» Information shown:
Content starts

[src/rtl/bp_dma_arbiter.sv]
// Two-master arbiter for the single bsg_cache DMA channel of the DDR3 controller.
// Grants whole transactions (packet plus all data beats) round-robin once calibration is done.
module bp_dma_arbiter #(
    parameter int dma_pkt_width_p = 32,
    parameter int data_width_p    = 64,
    parameter int beats_p         = 2
) (
    input  logic                                 clk_i,
    input  logic                                 reset_i,
    input  logic                                 calib_done_i,

    input  logic [1:0][dma_pkt_width_p-1:0]      req_dma_pkt_i,
    input  logic [1:0]                           req_dma_pkt_v_i,
    output logic [1:0]                           req_dma_pkt_yumi_o,

    output logic [data_width_p-1:0]              req_dma_data_o,
    output logic [1:0]                           req_dma_data_v_o,
    input  logic [1:0]                           req_dma_data_ready_and_i,

    input  logic [1:0][data_width_p-1:0]         req_dma_data_i,
    input  logic [1:0]                           req_dma_data_v_i,
    output logic [1:0]                           req_dma_data_yumi_o,

    output logic [dma_pkt_width_p-1:0]           dma_pkt_o,
    output logic                                 dma_pkt_v_o,
    input  logic                                 dma_pkt_yumi_i,

    input  logic [data_width_p-1:0]              dma_data_i,
    input  logic                                 dma_data_v_i,
    output logic                                 dma_data_ready_and_o,

    output logic [data_width_p-1:0]              dma_data_o,
    output logic                                 dma_data_v_o,
    input  logic                                 dma_data_yumi_i,

    output logic                                 grant_id_o,
    output logic                                 busy_o
);

    localparam int beat_width_lp = (beats_p > 1) ? $clog2(beats_p) : 1;
    localparam logic [beat_width_lp-1:0] last_beat_lp = beat_width_lp'(beats_p - 1);

    localparam logic [1:0] state_idle    = 2'd0;
    localparam logic [1:0] state_issue   = 2'd1;
    localparam logic [1:0] state_rd_data = 2'd2;
    localparam logic [1:0] state_wr_data = 2'd3;

    logic [1:0]               state_r;
    logic                     grant_r;
    logic                     last_r;
    logic                     wnr_r;
    logic [beat_width_lp-1:0] beat_r;

    logic                     winner_s;
    logic                     pkt_fire_s;
    logic                     beat_fire_s;
    logic                     pkt_wnr_s;

    // Round-robin pick: on a tie the requester that was not served last wins.
    always_comb begin
        if (&req_dma_pkt_v_i) begin
            winner_s = ~last_r;
        end else begin
            winner_s = req_dma_pkt_v_i[1];
        end
    end

    assign pkt_fire_s  = (state_r == state_issue) & dma_pkt_v_o & dma_pkt_yumi_i;
    assign pkt_wnr_s   = dma_pkt_o[dma_pkt_width_p-1];
    assign beat_fire_s = ((state_r == state_rd_data) & dma_data_v_i & dma_data_ready_and_o)
                       | ((state_r == state_wr_data) & dma_data_v_o & dma_data_yumi_i);

    // Transaction sequencing: grant, packet issue, then count data beats to the terminal one.
    always_ff @(posedge clk_i) begin
        if (reset_i) begin
            state_r <= state_idle;
            grant_r <= 1'b0;
            last_r  <= 1'b1;
            wnr_r   <= 1'b0;
            beat_r  <= '0;
        end else begin
            case (state_r)
                state_idle: begin
                    if (calib_done_i && (|req_dma_pkt_v_i)) begin
                        grant_r <= winner_s;
                        state_r <= state_issue;
                    end
                end
                state_issue: begin
                    if (pkt_fire_s) begin
                        last_r  <= grant_r;
                        beat_r  <= '0;
                        wnr_r   <= pkt_wnr_s;
                        state_r <= pkt_wnr_s ? state_wr_data : state_rd_data;
                    end
                end
                state_rd_data, state_wr_data: begin
                    if (beat_fire_s) begin
                        if (beat_r == last_beat_lp) begin
                            state_r <= state_idle;
                        end else begin
                            beat_r <= beat_r + 1'b1;
                        end
                    end
                end
                default: begin
                    state_r <= state_idle;
                end
            endcase
        end
    end

    // Pure muxing of handshakes and data toward the granted requester; nothing is buffered.
    always_comb begin
        dma_pkt_o            = req_dma_pkt_i[grant_r];
        dma_pkt_v_o          = 1'b0;
        req_dma_pkt_yumi_o   = 2'b00;
        req_dma_data_o       = dma_data_i;
        req_dma_data_v_o     = 2'b00;
        dma_data_ready_and_o = 1'b0;
        dma_data_o           = req_dma_data_i[grant_r];
        dma_data_v_o         = 1'b0;
        req_dma_data_yumi_o  = 2'b00;
        case (state_r)
            state_issue: begin
                dma_pkt_v_o                 = req_dma_pkt_v_i[grant_r];
                req_dma_pkt_yumi_o[grant_r] = dma_pkt_yumi_i;
            end
            state_rd_data: begin
                req_dma_data_v_o[grant_r] = dma_data_v_i;
                dma_data_ready_and_o      = req_dma_data_ready_and_i[grant_r];
            end
            state_wr_data: begin
                dma_data_v_o                 = req_dma_data_v_i[grant_r];
                req_dma_data_yumi_o[grant_r] = dma_data_yumi_i;
            end
            default: begin
                dma_pkt_v_o = 1'b0;
            end
        endcase
    end

    assign grant_id_o = grant_r;
    assign busy_o     = (state_r != state_idle);

    logic unused_wnr_s;
    assign unused_wnr_s = wnr_r;

endmodule
`src/rtl/vector_op_sequencer.sv`:
```
// Vector operation sequencer: issues a decoded vector op one element per ack.
// Optional per-element masking is compiled in with `define VSEQ_MASK_EN.
module vector_op_sequencer #(
  parameter int LANES = 4,
  parameter int IDX_W = 2
) (
  input  logic             clk,
  input  logic             rst_n,
  input  logic             Start,
  input  logic [2:0]       Opcode,
  input  logic [1:0]       S,
  input  logic [IDX_W:0]   Len,
`ifdef VSEQ_MASK_EN
  input  logic [LANES-1:0] Mask,
`endif
  input  logic             Flush,
  input  logic             ElemAck,
  output logic             Busy,
  output logic             Stall,
  output logic             ElemValid,
  output logic [IDX_W-1:0] ElemIdx,
  output logic             ElemRegW,
  output logic             ElemMemW,
  output logic             ElemMemtoReg,
  output logic             Done,
  output logic             Error
);

  typedef enum logic [1:0] {IDLE = 2'd0, ISSUE = 2'd1, DONE = 2'd2} state_t;

  state_t           state_reg, state_next;
  logic [IDX_W-1:0] idx_reg, idx_next;
  logic [2:0]       op_reg, op_next;
  logic [1:0]       s_reg, s_next;
  logic [IDX_W:0]   len_reg, len_next;
  logic [LANES-1:0] mask_reg, start_mask;
  logic [LANES-1:0] start_bits, above_bits;
  logic [IDX_W:0]   len_eff;
  logic             legal, accept, start_any, more_above, cur_en;

  assign legal   = (Opcode == 3'b001) ||
                   ((Opcode == 3'b101) && ((S == 2'b00) || (S == 2'b01)));
  assign len_eff = (Len > (IDX_W+1)'(LANES)) ? (IDX_W+1)'(LANES) : Len;
  assign accept  = Start && legal && !Flush;

`ifdef VSEQ_MASK_EN
  logic [LANES-1:0] mask_next;
  assign start_mask = Mask;
  assign mask_next  = ((state_reg == IDLE) && accept) ? Mask : mask_reg;

  always_ff @(posedge clk or negedge rst_n) begin
    if (!rst_n) mask_reg <= '0;
    else        mask_reg <= mask_next;
  end
`else
  assign start_mask = '1;
  assign mask_reg   = '1;
`endif

  // Lanes still to be issued: at Start (from index 0) and above the current index.
  genvar gi;
  generate
    for (gi = 0; gi < LANES; gi++) begin : g_lane
      assign start_bits[gi] = start_mask[gi] && ((IDX_W+1)'(gi) < len_eff);
      assign above_bits[gi] = mask_reg[gi] && ((IDX_W+1)'(gi) < len_reg) &&
                              ((IDX_W+1)'(gi) > {1'b0, idx_reg});
    end
  endgenerate

  assign start_any  = |start_bits;
  assign more_above = |above_bits;
  assign cur_en     = mask_reg[idx_reg];

  always_ff @(posedge clk or negedge rst_n) begin
    if (!rst_n) begin
      state_reg <= IDLE;
      idx_reg   <= '0;
      op_reg    <= '0;
      s_reg     <= '0;
      len_reg   <= '0;
    end else begin
      state_reg <= state_next;
      idx_reg   <= idx_next;
      op_reg    <= op_next;
      s_reg     <= s_next;
      len_reg   <= len_next;
    end
  end

  always_comb begin
    state_next = state_reg;
    idx_next   = idx_reg;
    op_next    = op_reg;
    s_next     = s_reg;
    len_next   = len_reg;
    case (state_reg)
      IDLE: begin
        if (accept) begin
          op_next    = Opcode;
          s_next     = S;
          len_next   = len_eff;
          idx_next   = '0;
          state_next = start_any ? ISSUE : DONE;
        end
      end
      ISSUE: begin
        if (Flush) begin
          state_next = IDLE;
          idx_next   = '0;
        end else if (!cur_en || ElemAck) begin
          // Masked-off lanes advance without waiting for an ack.
          if (more_above) idx_next = idx_reg + IDX_W'(1);
          else            state_next = DONE;
        end
      end
      DONE: begin
        state_next = IDLE;
        idx_next   = '0;
      end
      default: begin
        state_next = IDLE;
        idx_next   = '0;
      end
    endcase
  end

  always_comb begin
    Busy         = (state_reg != IDLE);
    Stall        = 1'b0;
    ElemValid    = 1'b0;
    ElemRegW     = 1'b0;
    ElemMemW     = 1'b0;
    ElemMemtoReg = 1'b0;
    Done         = 1'b0;
    Error        = 1'b0;
    case (state_reg)
      IDLE: begin
        Stall = rst_n && accept && (len_eff != '0);
        Error = rst_n && Start && !legal && !Flush;
      end
      ISSUE: begin
        Stall     = 1'b1;
        ElemValid = cur_en;
        if (cur_en) begin
          ElemRegW     = (op_reg == 3'b001) || (s_reg == 2'b01);
          ElemMemW     = (op_reg == 3'b101) && (s_reg == 2'b00);
          ElemMemtoReg = (op_reg == 3'b101) && (s_reg == 2'b01);
        end
      end
      DONE: Done = !Flush;
      default: ;
    endcase
  end

  assign ElemIdx = idx_reg;

endmodule

```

Content ends

» Work instruction:
Going through the records above line by line, count those that hold the word "ElemValid", and answer with the number only.

» Task output:
3